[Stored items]
=== Begin Enclosure ===

**config.mk**
```make
export PLATFORM = sky130hd
export DESIGN_NAME = bpm_controller
export DESIGN_NICKNAME = d
export VERILOG_FILES = /design/src/hdl/bpm_controller.v
export VERILOG_INCLUDE_DIRS = /design/src /design/src/pkg
export SDC_FILE = /design/constraint.sdc
export NUM_CORES = 1
export LEC_CHECK = 0
export BUFFER_PORTS_ARGS = -buffer_cell sky130_fd_sc_hd__buf_2
export CAP_MARGIN = 15
export CELL_PAD_IN_SITES_DETAIL_PLACEMENT = 1
export CELL_PAD_IN_SITES_GLOBAL_PLACEMENT = 1
export CORE_MARGIN = 1
export CORE_UTILIZATION = 42
export CTS_BUF_LIST = sky130_fd_sc_hd__clkbuf_8 sky130_fd_sc_hd__clkbuf_16
export DETAILED_ROUTE_END_ITERATION = 6
export PLACE_DENSITY = 0.76
export SLEW_MARGIN = 20
export SYNTH_ARGS = -nofsm -noshare
export SYNTH_HDL_FRONTEND = slang
export SYNTH_SLANG_ARGS = --single-unit
```
**constraint.sdc**
```tcl
create_clock -name i_clk -period 3.4 [get_ports i_clk]
set_clock_uncertainty 0.05 [all_clocks]
set_input_delay 0.17 -clock i_clk [delete_from_list [all_inputs] [get_ports i_clk]]
set_output_delay 0.17 -clock i_clk [all_outputs]
set_load 0.005 [all_outputs]
```
**src/pkg/bpm_consts.vh**
```
// constants for the board power mode controller
`ifndef BPM_CONSTS_VH
`define BPM_CONSTS_VH
// mode codes, lowest to highest consumption
`define BPM_MODE_OFF 3'h0
`define BPM_MODE_BAT 3'h1
`define BPM_MODE_RET 3'h2
`define BPM_MODE_DSL 3'h3
`define BPM_MODE_LPI 3'h4
`define BPM_MODE_SID 3'h5
`define BPM_MODE_RUN 3'h6
// register byte offsets
`define BPM_REG_CTRL 12'h000
`define BPM_REG_MODE 12'h004
`define BPM_REG_STAT 12'h008
`define BPM_REG_CLR 12'h00C
`define BPM_REG_IEN 12'h010
`define BPM_REG_WAKE 12'h014
`define BPM_REG_PERI 12'h018
`define BPM_REG_EXIT 12'h01C
// ctrl fields
`define BPM_CTRL_REQ_LSB 0
`define BPM_CTRL_DRSEL 4
`define BPM_CTRL_PHY 5
`define BPM_CTRL_AUTO 6
`define BPM_CTRL_VSCALE 7
// status event bits
`define BPM_EV_DONE 0
`define BPM_EV_REJ 1
`define BPM_EV_WAKE 2
`define BPM_EV_AUTO 3
`define BPM_EV_W 4
// exit latencies and auto idle count in cycles
`define BPM_EXIT_DSL 16'h0400
`define BPM_EXIT_LPI 16'h0040
`define BPM_EXIT_SID 16'h0004
`define BPM_IDLE_CNT 16'h0100
`endif

```
**src/hdl/bpm_controller.v**
```verilog
// board power mode controller with apb register access
`timescale 1ns/1ps
`include "bpm_consts.vh"
// Function
// - seven modes, ranked off to run
// - off mode: every rail disabled
// - battery clock mode: battery rail only
// - retention: input rail, retention pins on
// - retention pins hold outputs, can wake
// - one retention pin reserved for watchdog
// - select low self-refresh, high dram off
// - retention memory rail follows select
// - low power: soc/mem on, cpu halted in deep sleep and low power idle
// - deep sleep: gate cpu, stop clocks
// - low power idle: 1MHz slow clock
// - system idle: 24MHz, cpu wfi gating
// - auto idle entry, peripherals set
// - exit latency deep, idle, system ordered
// - peripheral power on low power, run
// - run all rails; phy switchable
// - run mode core voltage scaling
module bpm_controller #(
   parameter PIN_W = 16,
   parameter PERI_W = 16,
   parameter IDLE_CNT = `BPM_IDLE_CNT
) (
   input wire i_clk,
   input wire i_rst,
   input wire i_psel,
   input wire i_penable,
   input wire i_pwrite,
   input wire [11:0] i_paddr,
   input wire [31:0] i_pwdata,
   output reg [31:0] o_prdata,
   output wire o_pready,
   output wire o_pslverr,
   input wire [PIN_W-1:0] i_retention_wake_pins,
   input wire i_system_activity,
   input wire i_cpu_wait_for_interrupt_state,
   output reg o_rail_cpu_en,
   output reg o_rail_soc_en,
   output reg o_rail_dram_en,
   output reg o_rail_vin_en,
   output reg o_rail_battery_en,
   output reg o_rail_retention_io_en,
   output reg o_phy_power_en,
   output reg o_peripheral_power_enable,
   output reg o_dram_retention_select,
   output reg o_retention_pin_hold,
   output reg o_cpu_clock_gate,
   output reg o_sys_clock_stop,
   output reg o_clk_1mhz_only,
   output reg o_clk_24mhz_en,
   output reg o_voltage_frequency_scaling,
   output reg [PERI_W-1:0] o_peripheral_keep,
   output reg [2:0] o_mode,
   output wire o_irq
);
   localparam ST_IDLE = 2'b00;
   localparam ST_EXIT = 2'b01;

   reg [PIN_W-1:0] pin_s1_q;
   reg [PIN_W-1:0] pin_s2_q;
   reg [PIN_W-1:0] pin_s3_q;
   reg [PIN_W-1:0] pin_ok_q;
   wire [PIN_W-1:0] pin_chg;
   reg [PIN_W-1:0] wake_en_q;
   reg [2:0] mode_q;
   reg [2:0] target_q;
   reg [1:0] st_q;
   reg [15:0] exit_cnt_q;
   reg [15:0] idle_cnt_q;
   reg [PERI_W-1:0] peri_cfg_q;
   reg drsel_q, phy_q, auto_q, vscale_q;
   reg [`BPM_EV_W-1:0] stat_q, ien_q;
   reg [`BPM_EV_W-1:0] ev;
   reg wr_req;
   reg [2:0] req_mode;
   reg adj_ok;
   reg wake_hit;
   reg auto_hit;
   reg [15:0] exit_len;
   reg [31:0] rd_data_d;
   reg rail_cpu_d;
   reg rail_soc_d;
   reg rail_dram_d;
   reg rail_vin_d;
   reg rail_bat_d;
   reg rail_rio_d;
   reg phy_d;
   reg peri_pwr_d;
   reg pin_hold_d;
   reg cpu_gate_d;
   reg sys_stop_d;
   reg clk_slow_d;
   reg clk_fast_d;
   reg vfs_d;
   reg [PERI_W-1:0] keep_d;

   wire apb_acc = i_psel & i_penable;
   wire apb_wr = apb_acc & i_pwrite;
   assign o_pready = 1'b1;
   assign o_pslverr = 1'b0;
   assign o_irq = |(stat_q & ien_q);

   // pin synchroniser, three stages per pin
   genvar gi;
   generate
      for (gi = 0; gi < PIN_W; gi = gi + 1) begin : g_pin_sync
         always @(posedge i_clk) begin
            if (i_rst) begin
               pin_s1_q[gi] <= 1'b0;
               pin_s2_q[gi] <= 1'b0;
               pin_s3_q[gi] <= 1'b0;
               pin_ok_q[gi] <= 1'b0;
            end else begin
               pin_s1_q[gi] <= i_retention_wake_pins[gi];
               pin_s2_q[gi] <= pin_s1_q[gi];
               pin_s3_q[gi] <= pin_s2_q[gi];
               // accept a level once stages two and three agree
               if (pin_s2_q[gi] == pin_s3_q[gi])
                  pin_ok_q[gi] <= pin_s3_q[gi];
            end
         end
         // one-cycle pulse on an accepted change
         assign pin_chg[gi] = (pin_s2_q[gi] == pin_s3_q[gi]) &&
                              (pin_s3_q[gi] != pin_ok_q[gi]);
      end
   endgenerate

   // transition request decode
   always @* begin
      ev = {`BPM_EV_W{1'b0}};
      wr_req = apb_wr && (i_paddr == `BPM_REG_CTRL) && i_pwdata[3];
      req_mode = i_pwdata[2:0];
      adj_ok = (req_mode <= `BPM_MODE_RUN) &&
               ((req_mode == mode_q + 3'h1) || (req_mode + 3'h1 == mode_q));
      wake_hit = (mode_q == `BPM_MODE_RET) &&
                 |(pin_chg & wake_en_q & {{(PIN_W-1){1'b1}}, 1'b0});
      auto_hit = auto_q && (mode_q == `BPM_MODE_RUN) && (idle_cnt_q == IDLE_CNT);
      case (mode_q)
         `BPM_MODE_DSL: exit_len = `BPM_EXIT_DSL;
         `BPM_MODE_LPI: exit_len = `BPM_EXIT_LPI;
         `BPM_MODE_SID: exit_len = `BPM_EXIT_SID;
         default: exit_len = 16'h0001;
      endcase
      // event pulses for the status register
      if (st_q == ST_IDLE) begin
         if (wr_req && !adj_ok)
            ev[`BPM_EV_REJ] = 1'b1;
         else if (!wr_req && wake_hit)
            ev[`BPM_EV_WAKE] = 1'b1;
         else if (!wr_req && auto_hit)
            ev[`BPM_EV_AUTO] = 1'b1;
      end else if (st_q == ST_EXIT && exit_cnt_q <= 16'h0001) begin
         ev[`BPM_EV_DONE] = 1'b1;
      end
   end

   // mode sequencer
   always @(posedge i_clk) begin
      if (i_rst) begin
         mode_q <= `BPM_MODE_OFF;
         target_q <= `BPM_MODE_OFF;
         st_q <= ST_IDLE;
         exit_cnt_q <= 16'h0000;
         idle_cnt_q <= 16'h0000;
         stat_q <= {`BPM_EV_W{1'b0}};
      end else begin
         case (st_q)
            ST_IDLE: begin
               if (wr_req && adj_ok) begin
                  target_q <= req_mode;
                  exit_cnt_q <= (req_mode > mode_q) ? exit_len : 16'h0001;
                  st_q <= ST_EXIT;
               end else if (!wr_req && wake_hit) begin
                  target_q <= `BPM_MODE_DSL;
                  exit_cnt_q <= 16'h0001;
                  st_q <= ST_EXIT;
               end else if (!wr_req && auto_hit) begin
                  target_q <= `BPM_MODE_SID;
                  exit_cnt_q <= 16'h0001;
                  st_q <= ST_EXIT;
               end
            end
            ST_EXIT: begin
               if (exit_cnt_q <= 16'h0001) begin
                  mode_q <= target_q;
                  st_q <= ST_IDLE;
               end else begin
                  exit_cnt_q <= exit_cnt_q - 16'h0001;
               end
            end
            default: st_q <= ST_IDLE;
         endcase
         if (mode_q != `BPM_MODE_RUN || i_system_activity)
            idle_cnt_q <= 16'h0000;
         else if (idle_cnt_q != IDLE_CNT)
            idle_cnt_q <= idle_cnt_q + 16'h0001;
         // set wins over clear
         if (apb_wr && i_paddr == `BPM_REG_CLR)
            stat_q <= (stat_q & ~i_pwdata[`BPM_EV_W-1:0]) | ev;
         else
            stat_q <= stat_q | ev;
      end
   end

   // software registers
   always @(posedge i_clk) begin
      if (i_rst) begin
         drsel_q <= 1'b0;
         phy_q <= 1'b0;
         auto_q <= 1'b0;
         vscale_q <= 1'b0;
         ien_q <= {`BPM_EV_W{1'b0}};
         wake_en_q <= {PIN_W{1'b0}};
         peri_cfg_q <= {PERI_W{1'b0}};
      end else if (apb_wr) begin
         case (i_paddr)
            `BPM_REG_CTRL: begin
               drsel_q <= i_pwdata[`BPM_CTRL_DRSEL];
               phy_q <= i_pwdata[`BPM_CTRL_PHY];
               auto_q <= i_pwdata[`BPM_CTRL_AUTO];
               vscale_q <= i_pwdata[`BPM_CTRL_VSCALE];
            end
            `BPM_REG_IEN: ien_q <= i_pwdata[`BPM_EV_W-1:0];
            `BPM_REG_WAKE: wake_en_q <= i_pwdata[PIN_W-1:0];
            `BPM_REG_PERI: peri_cfg_q <= i_pwdata[PERI_W-1:0];
            default: ;
         endcase
      end
   end

   // read mux
   always @* begin
      rd_data_d = 32'h0000_0000;
      case (i_paddr)
         `BPM_REG_CTRL: rd_data_d = {24'h00_0000, vscale_q, auto_q, phy_q, drsel_q, 4'h0};
         `BPM_REG_MODE: rd_data_d = {27'h000_0000, st_q[0], 1'b0, mode_q};
         `BPM_REG_STAT: rd_data_d[`BPM_EV_W-1:0] = stat_q;
         `BPM_REG_IEN: rd_data_d[`BPM_EV_W-1:0] = ien_q;
         `BPM_REG_WAKE: rd_data_d[PIN_W-1:0] = pin_ok_q;
         `BPM_REG_PERI: rd_data_d[PERI_W-1:0] = peri_cfg_q;
         `BPM_REG_EXIT: rd_data_d[15:0] = exit_cnt_q;
         default: rd_data_d = 32'h0000_0000;
      endcase
   end

   // read data taken in setup, stands through access
   always @(posedge i_clk) begin
      if (i_rst)
         o_prdata <= 32'h0000_0000;
      else if (i_psel && !i_penable)
         o_prdata <= rd_data_d;
   end

   // rail and clock levels per mode
   always @* begin
      rail_cpu_d = 1'b0;
      rail_soc_d = 1'b0;
      rail_dram_d = 1'b0;
      rail_vin_d = 1'b0;
      rail_bat_d = 1'b0;
      rail_rio_d = 1'b0;
      peri_pwr_d = 1'b0;
      pin_hold_d = 1'b0;
      sys_stop_d = 1'b1;
      clk_slow_d = 1'b0;
      clk_fast_d = 1'b0;
      case (mode_q)
         `BPM_MODE_OFF: rail_bat_d = 1'b0;
         `BPM_MODE_BAT: rail_bat_d = 1'b1;
         `BPM_MODE_RET: begin
            rail_bat_d = 1'b1;
            rail_rio_d = 1'b1;
            rail_vin_d = 1'b1;
            pin_hold_d = 1'b1;
            rail_dram_d = !drsel_q;
         end
         `BPM_MODE_DSL: begin
            rail_bat_d = 1'b1;
            rail_rio_d = 1'b1;
            rail_vin_d = 1'b1;
            rail_soc_d = 1'b1;
            rail_dram_d = 1'b1;
            peri_pwr_d = 1'b1;
            sys_stop_d = 1'b1;
         end
         // slow clock in low power idle
         `BPM_MODE_LPI: begin
            rail_bat_d = 1'b1;
            rail_rio_d = 1'b1;
            rail_vin_d = 1'b1;
            rail_soc_d = 1'b1;
            rail_dram_d = 1'b1;
            peri_pwr_d = 1'b1;
            sys_stop_d = 1'b0;
            clk_slow_d = 1'b1;
         end
         `BPM_MODE_SID: begin
            rail_bat_d = 1'b1;
            rail_rio_d = 1'b1;
            rail_vin_d = 1'b1;
            rail_soc_d = 1'b1;
            rail_dram_d = 1'b1;
            peri_pwr_d = 1'b1;
            rail_cpu_d = 1'b1;
            sys_stop_d = 1'b0;
            clk_fast_d = 1'b1;
         end
         `BPM_MODE_RUN: begin
            rail_bat_d = 1'b1;
            rail_rio_d = 1'b1;
            rail_vin_d = 1'b1;
            rail_soc_d = 1'b1;
            rail_dram_d = 1'b1;
            peri_pwr_d = 1'b1;
            rail_cpu_d = 1'b1;
            sys_stop_d = 1'b0;
            clk_fast_d = 1'b1;
         end
         default: rail_bat_d = 1'b0;
      endcase
      phy_d = (mode_q >= `BPM_MODE_DSL) && phy_q;
      cpu_gate_d = (mode_q < `BPM_MODE_SID) ||
                   (mode_q == `BPM_MODE_SID && i_cpu_wait_for_interrupt_state);
      vfs_d = (mode_q == `BPM_MODE_RUN) && vscale_q;
      keep_d = o_peripheral_keep;
      if (st_q == ST_EXIT && exit_cnt_q <= 16'h0001 && target_q == `BPM_MODE_SID)
         keep_d = peri_cfg_q;
   end

   // rail outputs per mode
   always @(posedge i_clk) begin
      if (i_rst) begin
         o_rail_cpu_en <= 1'b0;
         o_rail_soc_en <= 1'b0;
         o_rail_dram_en <= 1'b0;
         o_rail_vin_en <= 1'b0;
         o_rail_battery_en <= 1'b0;
         o_rail_retention_io_en <= 1'b0;
         o_phy_power_en <= 1'b0;
         o_peripheral_power_enable <= 1'b0;
         o_dram_retention_select <= 1'b0;
         o_retention_pin_hold <= 1'b0;
         o_cpu_clock_gate <= 1'b1;
         o_sys_clock_stop <= 1'b1;
         o_clk_1mhz_only <= 1'b0;
         o_clk_24mhz_en <= 1'b0;
         o_voltage_frequency_scaling <= 1'b0;
         o_peripheral_keep <= {PERI_W{1'b0}};
         o_mode <= `BPM_MODE_OFF;
      end else begin
         o_mode <= mode_q;
         o_rail_battery_en <= rail_bat_d;
         o_rail_vin_en <= rail_vin_d;
         o_rail_retention_io_en <= rail_rio_d;
         o_retention_pin_hold <= pin_hold_d;
         o_rail_soc_en <= rail_soc_d;
         o_rail_cpu_en <= rail_cpu_d;
         o_rail_dram_en <= rail_dram_d;
         o_dram_retention_select <= drsel_q;
         o_peripheral_power_enable <= peri_pwr_d;
         o_phy_power_en <= phy_d;
         o_sys_clock_stop <= sys_stop_d;
         o_clk_1mhz_only <= clk_slow_d;
         o_clk_24mhz_en <= clk_fast_d;
         o_cpu_clock_gate <= cpu_gate_d;
         o_peripheral_keep <= keep_d;
         o_voltage_frequency_scaling <= vfs_d;
      end
   end
endmodule // bpm_controller

```
==> run metrics <==
outcome=finished with violations; failing checks=design-rule violations; crit-path cells=ha_1 -> ha_1 -> xnor2_1 -> nor3_1 -> a31o_2 -> o211a_1 -> or2_2 -> nor3_4 -> mux2_4; Slowest cell on crit path=dfxtp_1; endpoints failing hold=0; CP arrival=3190 ps; Die Ht=142 µm; CP dominant cell by count=ha_1; vias per std cell=5.44; register area=3860 µm²; Post-synth EDFFs=0; # IOs=136; CTS root buf=clkbuf_16; CTS H-tree depth=4; crit end category=flip-flop; top_reg_cell synth=dfxtp_1; ys async rst share=0; Final Max Slew Viols=0; R2R Path End=exit_cnt_q[2]; Die Width=142 µm; Sum Neg Setup Slack=0 ps; Ys Warns=0; Total Power=4.59 mW; max-capacitance violation count=0; Synth top area share=0.470; # diodes=0; area of the mapped netlist=8230 µm²; per-cell routed wire length=17.6 µm; overflow left after global routing=0; CTS max path bufs=2; I/O Buffers=101; Pre-antenna DRT Iters=7; Cells after Synth=938; first-pass GRT wire length=37,200 µm; PostCTS Resize Cnt=0; largest net degree at the start of global routing=151; crit path buf inv count=0; Hold Startpoint=i_pwdata[3]; routed wire length=23,400 µm; top post-synthesis cells by area=dfxtp_1 47%, nand2_1 5.0%, a21oi_1 5.0%; DPL Wire Length=16,200 µm; fin crit share=0.858; Synth cell types=64; Slew @ Worst Pin=716 ps; multi-input logic area=4010 µm²; Die ar.=20,100 µm²; P&R area growth vs syn=19.6%; Final setup viols=0; RSZ-0062 raised after global routing=no; layout cells sized above 1=0.154; Clk pin slew, worst setup/hold paths=80 ps; CTS tree=yes; GP Congestion=0.820; Cell Pwr Density=466 nW/µm²; Max IR drop VDD=0.343 mV; CP required=3670 ps; kind of critical path=reg2reg; Yosys top cell by area=dfxtp_1; Mean Syn Cell Area=8.77 µm²; Fill cells=2,201; drt drc=4; #FFs+latches synth=193; initial drt markers=544; Setup crit start kind=flip-flop; Initial Util=0.434; GRT Util Overall=0.239; Hold Path Sink=peri_cfg_q[3]; Hold Path Depth=3; Nets=1,132; core area=19,000 µm²; Hold WC Path Type=in2reg; sequential share of the synthesized area=0.470; vias in the first global route=7,145; Antenna Nets Post-Route=0; # clock sinks=193; # rows=50; CP top delay family=simple AND/OR/NAND/NOR gates; Num CTS Buffers=17; critical path's largest stage delay=580 ps; Lkg Pwr=3.76 nW; Reg2Reg Depth=9; DR vias=7,202; RR Startpoint=mode_q[1]; initial antenna violation count=0; Relative slew margins=0.523; worst reg2reg setup slack=480 ps; min Tclk post-route=2920 ps; Worst-Skew Late Latency=440 ps; Achievable Freq=343 MHz; Max FO, Critical Path=9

=== End Enclosure ===

■ PROBLEM DETAILS:
Some lines above contain the word "localparam". Copy each of them.

■ FINAL ANSWER:
   localparam ST_IDLE = 2'b00;
   localparam ST_EXIT = 2'b01;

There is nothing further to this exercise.